Task statement: Check each line of the entries for the string "simulation". Report only how many lines have it.

(Beginning of Data section)

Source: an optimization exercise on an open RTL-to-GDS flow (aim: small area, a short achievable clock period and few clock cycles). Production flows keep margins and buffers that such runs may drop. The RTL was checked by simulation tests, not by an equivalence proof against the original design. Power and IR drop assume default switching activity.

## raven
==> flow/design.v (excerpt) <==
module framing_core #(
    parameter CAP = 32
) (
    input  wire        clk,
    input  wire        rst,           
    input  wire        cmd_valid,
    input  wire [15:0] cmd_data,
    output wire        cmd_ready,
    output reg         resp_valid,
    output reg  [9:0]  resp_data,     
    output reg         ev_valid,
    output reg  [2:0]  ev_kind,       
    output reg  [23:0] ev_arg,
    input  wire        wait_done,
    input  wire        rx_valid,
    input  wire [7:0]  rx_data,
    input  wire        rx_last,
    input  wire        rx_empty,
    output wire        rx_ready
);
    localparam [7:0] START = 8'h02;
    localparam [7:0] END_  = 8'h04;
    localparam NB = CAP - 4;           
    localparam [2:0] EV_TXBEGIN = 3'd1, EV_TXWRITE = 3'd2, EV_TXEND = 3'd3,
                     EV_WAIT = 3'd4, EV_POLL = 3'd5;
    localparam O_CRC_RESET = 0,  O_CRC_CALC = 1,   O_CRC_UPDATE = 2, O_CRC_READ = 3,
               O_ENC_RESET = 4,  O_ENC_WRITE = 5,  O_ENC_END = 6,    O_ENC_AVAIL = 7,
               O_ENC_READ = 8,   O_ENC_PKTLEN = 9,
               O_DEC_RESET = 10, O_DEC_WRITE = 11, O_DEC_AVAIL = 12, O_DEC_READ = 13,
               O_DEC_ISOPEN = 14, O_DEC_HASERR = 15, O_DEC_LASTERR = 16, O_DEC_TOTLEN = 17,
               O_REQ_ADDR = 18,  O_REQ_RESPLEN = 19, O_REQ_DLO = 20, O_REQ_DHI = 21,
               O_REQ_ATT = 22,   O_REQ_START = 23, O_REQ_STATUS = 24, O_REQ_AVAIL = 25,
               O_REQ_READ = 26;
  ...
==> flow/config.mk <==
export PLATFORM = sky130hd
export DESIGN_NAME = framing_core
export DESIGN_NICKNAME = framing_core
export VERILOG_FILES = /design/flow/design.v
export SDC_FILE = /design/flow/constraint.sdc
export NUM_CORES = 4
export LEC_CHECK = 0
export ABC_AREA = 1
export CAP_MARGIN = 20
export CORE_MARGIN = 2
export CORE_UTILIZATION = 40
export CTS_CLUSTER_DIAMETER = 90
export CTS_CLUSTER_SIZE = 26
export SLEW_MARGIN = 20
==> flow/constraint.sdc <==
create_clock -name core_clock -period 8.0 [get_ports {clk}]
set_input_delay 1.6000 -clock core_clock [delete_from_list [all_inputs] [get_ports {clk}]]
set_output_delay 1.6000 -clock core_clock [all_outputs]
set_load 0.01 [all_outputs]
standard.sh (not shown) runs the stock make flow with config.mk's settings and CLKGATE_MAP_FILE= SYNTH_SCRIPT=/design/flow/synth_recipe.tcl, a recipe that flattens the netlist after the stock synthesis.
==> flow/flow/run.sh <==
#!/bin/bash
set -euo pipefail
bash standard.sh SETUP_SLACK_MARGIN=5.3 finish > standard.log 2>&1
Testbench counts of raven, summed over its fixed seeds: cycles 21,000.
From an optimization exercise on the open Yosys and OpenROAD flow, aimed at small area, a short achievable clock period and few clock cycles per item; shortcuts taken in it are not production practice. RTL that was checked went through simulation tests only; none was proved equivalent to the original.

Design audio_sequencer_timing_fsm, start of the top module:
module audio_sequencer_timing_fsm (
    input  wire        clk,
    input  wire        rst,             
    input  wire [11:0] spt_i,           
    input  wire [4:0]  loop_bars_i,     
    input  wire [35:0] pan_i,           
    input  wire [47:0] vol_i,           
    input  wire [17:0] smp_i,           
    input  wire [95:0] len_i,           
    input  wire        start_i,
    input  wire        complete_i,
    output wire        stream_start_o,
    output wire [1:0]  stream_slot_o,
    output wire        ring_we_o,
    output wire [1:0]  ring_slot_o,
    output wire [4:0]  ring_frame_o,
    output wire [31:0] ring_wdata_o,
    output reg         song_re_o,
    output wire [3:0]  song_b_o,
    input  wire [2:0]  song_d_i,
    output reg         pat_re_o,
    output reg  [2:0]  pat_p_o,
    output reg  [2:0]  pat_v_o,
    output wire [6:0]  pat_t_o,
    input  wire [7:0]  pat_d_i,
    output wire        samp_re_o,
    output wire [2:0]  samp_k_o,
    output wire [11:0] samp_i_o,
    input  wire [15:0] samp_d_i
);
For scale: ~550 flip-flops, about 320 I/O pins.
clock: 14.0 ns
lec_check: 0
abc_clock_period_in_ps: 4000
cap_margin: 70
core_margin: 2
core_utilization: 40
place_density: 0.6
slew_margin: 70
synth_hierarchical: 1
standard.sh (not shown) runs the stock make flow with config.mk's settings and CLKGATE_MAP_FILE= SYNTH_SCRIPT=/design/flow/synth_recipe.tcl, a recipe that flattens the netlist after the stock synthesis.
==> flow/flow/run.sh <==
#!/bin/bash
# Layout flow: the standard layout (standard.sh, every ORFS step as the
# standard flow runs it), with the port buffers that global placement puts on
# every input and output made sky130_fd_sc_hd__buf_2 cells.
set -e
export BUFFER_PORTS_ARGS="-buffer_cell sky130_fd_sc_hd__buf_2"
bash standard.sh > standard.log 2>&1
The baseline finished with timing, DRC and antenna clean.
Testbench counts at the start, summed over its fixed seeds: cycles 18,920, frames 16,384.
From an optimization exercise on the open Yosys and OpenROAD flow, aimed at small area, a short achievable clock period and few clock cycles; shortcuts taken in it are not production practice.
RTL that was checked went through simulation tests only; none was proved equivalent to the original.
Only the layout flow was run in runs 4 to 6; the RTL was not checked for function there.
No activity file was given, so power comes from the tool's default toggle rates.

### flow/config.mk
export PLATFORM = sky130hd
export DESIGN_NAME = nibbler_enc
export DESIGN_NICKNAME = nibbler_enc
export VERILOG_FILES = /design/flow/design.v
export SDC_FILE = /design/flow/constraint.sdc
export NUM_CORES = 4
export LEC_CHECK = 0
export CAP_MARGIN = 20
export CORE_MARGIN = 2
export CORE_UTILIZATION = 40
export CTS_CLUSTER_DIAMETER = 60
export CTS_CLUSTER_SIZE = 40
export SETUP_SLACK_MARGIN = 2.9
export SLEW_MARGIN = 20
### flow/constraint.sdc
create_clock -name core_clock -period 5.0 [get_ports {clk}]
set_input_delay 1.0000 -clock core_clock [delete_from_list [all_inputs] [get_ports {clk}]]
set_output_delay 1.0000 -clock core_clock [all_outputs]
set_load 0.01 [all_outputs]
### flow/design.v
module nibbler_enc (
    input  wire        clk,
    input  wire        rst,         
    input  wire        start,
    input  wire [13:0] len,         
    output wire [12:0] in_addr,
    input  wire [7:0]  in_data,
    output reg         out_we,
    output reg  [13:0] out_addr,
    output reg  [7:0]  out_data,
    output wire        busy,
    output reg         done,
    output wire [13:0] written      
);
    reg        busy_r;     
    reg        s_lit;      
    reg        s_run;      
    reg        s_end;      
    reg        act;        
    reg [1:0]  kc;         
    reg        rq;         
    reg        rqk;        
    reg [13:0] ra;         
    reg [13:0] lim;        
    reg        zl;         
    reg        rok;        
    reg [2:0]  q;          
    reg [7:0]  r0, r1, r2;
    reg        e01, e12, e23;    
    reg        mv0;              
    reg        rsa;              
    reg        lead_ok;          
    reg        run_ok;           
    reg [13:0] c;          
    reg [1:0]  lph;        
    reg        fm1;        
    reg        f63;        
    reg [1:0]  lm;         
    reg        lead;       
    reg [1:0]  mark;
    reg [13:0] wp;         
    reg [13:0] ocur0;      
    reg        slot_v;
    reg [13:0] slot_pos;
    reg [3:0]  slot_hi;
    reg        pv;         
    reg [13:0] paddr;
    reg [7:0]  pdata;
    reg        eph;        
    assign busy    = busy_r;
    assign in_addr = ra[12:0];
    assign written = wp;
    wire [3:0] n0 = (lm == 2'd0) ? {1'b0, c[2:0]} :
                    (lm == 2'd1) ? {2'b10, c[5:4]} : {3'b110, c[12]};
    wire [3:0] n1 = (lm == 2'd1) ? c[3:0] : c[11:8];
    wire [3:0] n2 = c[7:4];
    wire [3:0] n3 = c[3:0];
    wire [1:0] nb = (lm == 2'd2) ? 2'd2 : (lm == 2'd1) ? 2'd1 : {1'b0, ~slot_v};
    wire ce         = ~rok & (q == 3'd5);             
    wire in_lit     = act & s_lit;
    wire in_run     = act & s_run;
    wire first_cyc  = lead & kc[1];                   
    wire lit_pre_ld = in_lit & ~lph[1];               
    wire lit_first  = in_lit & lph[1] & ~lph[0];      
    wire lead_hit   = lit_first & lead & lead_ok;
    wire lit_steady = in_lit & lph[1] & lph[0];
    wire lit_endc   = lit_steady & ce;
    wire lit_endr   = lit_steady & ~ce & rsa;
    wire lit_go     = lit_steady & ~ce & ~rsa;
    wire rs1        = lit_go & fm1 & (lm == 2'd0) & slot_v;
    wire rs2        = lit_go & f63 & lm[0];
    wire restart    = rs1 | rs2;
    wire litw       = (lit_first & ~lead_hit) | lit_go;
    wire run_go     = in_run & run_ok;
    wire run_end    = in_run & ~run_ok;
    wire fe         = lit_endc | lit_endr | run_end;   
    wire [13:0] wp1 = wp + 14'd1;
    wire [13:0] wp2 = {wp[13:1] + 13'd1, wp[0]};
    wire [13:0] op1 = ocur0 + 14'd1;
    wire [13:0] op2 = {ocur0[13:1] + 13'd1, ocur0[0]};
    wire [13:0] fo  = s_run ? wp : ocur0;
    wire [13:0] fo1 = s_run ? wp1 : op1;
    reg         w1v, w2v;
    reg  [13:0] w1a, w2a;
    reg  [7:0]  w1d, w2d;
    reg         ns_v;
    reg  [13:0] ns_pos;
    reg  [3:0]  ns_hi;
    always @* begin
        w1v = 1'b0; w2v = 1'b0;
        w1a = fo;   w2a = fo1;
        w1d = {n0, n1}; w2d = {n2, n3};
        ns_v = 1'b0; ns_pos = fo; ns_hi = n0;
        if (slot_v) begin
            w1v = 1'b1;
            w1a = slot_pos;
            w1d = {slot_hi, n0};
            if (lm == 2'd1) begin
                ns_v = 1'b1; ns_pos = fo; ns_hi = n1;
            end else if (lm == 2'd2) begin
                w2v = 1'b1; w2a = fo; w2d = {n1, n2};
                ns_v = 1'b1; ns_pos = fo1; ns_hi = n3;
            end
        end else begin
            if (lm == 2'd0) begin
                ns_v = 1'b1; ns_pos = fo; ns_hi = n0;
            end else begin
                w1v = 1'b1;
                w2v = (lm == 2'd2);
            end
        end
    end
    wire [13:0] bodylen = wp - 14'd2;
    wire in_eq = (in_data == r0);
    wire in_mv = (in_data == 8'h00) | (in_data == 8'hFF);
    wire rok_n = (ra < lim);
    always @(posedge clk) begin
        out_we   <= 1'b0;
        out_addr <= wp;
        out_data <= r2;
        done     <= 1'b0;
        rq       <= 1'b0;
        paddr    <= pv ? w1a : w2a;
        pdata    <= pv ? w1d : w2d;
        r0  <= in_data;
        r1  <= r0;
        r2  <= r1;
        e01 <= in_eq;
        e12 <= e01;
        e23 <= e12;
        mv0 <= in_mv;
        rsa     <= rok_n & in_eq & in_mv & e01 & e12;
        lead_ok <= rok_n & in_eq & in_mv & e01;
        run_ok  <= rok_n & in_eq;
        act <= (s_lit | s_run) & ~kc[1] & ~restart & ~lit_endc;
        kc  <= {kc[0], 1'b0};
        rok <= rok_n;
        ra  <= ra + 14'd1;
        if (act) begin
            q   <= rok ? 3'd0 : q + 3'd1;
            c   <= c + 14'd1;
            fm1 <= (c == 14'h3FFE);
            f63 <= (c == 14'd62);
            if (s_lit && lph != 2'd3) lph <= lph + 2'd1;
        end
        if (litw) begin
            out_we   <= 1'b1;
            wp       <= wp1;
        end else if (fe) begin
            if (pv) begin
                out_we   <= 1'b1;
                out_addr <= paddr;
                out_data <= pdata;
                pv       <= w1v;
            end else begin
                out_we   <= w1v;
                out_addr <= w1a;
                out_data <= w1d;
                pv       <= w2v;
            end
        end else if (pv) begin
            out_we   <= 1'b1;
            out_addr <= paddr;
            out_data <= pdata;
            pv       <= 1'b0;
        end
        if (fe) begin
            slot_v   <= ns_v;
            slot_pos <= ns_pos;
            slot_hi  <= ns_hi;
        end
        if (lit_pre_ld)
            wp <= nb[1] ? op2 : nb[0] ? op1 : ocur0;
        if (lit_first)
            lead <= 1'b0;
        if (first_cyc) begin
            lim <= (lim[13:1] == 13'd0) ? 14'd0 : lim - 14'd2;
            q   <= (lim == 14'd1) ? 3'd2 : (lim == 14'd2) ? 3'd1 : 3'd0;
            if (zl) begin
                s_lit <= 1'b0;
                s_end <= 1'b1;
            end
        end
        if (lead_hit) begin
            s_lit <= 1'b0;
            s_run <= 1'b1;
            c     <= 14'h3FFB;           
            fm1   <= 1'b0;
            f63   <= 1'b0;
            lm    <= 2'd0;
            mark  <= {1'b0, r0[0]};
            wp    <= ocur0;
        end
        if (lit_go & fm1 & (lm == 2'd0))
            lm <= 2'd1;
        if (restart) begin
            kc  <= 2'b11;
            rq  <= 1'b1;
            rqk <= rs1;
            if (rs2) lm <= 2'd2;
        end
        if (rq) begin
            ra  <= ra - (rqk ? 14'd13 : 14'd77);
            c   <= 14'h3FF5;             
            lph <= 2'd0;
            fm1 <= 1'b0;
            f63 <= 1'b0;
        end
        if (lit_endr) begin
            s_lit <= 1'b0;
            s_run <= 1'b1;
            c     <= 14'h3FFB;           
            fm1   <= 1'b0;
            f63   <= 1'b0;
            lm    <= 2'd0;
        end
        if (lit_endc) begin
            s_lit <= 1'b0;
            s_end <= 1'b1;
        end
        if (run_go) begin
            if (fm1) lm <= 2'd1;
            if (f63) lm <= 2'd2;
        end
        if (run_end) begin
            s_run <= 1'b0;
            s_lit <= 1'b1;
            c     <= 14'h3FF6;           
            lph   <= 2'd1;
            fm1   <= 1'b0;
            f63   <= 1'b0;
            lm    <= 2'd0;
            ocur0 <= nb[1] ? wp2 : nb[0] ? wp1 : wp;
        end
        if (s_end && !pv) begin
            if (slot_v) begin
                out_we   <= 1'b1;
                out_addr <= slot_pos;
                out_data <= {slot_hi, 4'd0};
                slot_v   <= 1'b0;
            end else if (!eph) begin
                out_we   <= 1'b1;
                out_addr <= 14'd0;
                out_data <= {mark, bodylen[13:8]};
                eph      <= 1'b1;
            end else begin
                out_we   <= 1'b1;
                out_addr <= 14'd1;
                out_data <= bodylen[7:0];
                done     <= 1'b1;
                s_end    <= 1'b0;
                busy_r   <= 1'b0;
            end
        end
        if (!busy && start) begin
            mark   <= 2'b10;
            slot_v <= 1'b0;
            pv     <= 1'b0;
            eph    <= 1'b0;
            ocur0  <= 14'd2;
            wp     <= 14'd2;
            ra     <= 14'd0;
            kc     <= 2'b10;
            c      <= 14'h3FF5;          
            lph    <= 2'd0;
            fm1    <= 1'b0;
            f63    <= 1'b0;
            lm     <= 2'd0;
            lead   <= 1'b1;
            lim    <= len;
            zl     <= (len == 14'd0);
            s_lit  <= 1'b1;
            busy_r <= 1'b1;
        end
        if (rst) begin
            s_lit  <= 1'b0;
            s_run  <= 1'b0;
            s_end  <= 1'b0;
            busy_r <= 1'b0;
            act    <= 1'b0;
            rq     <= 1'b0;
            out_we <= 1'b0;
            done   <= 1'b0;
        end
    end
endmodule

(End of Data section)

Output for this exercise: 3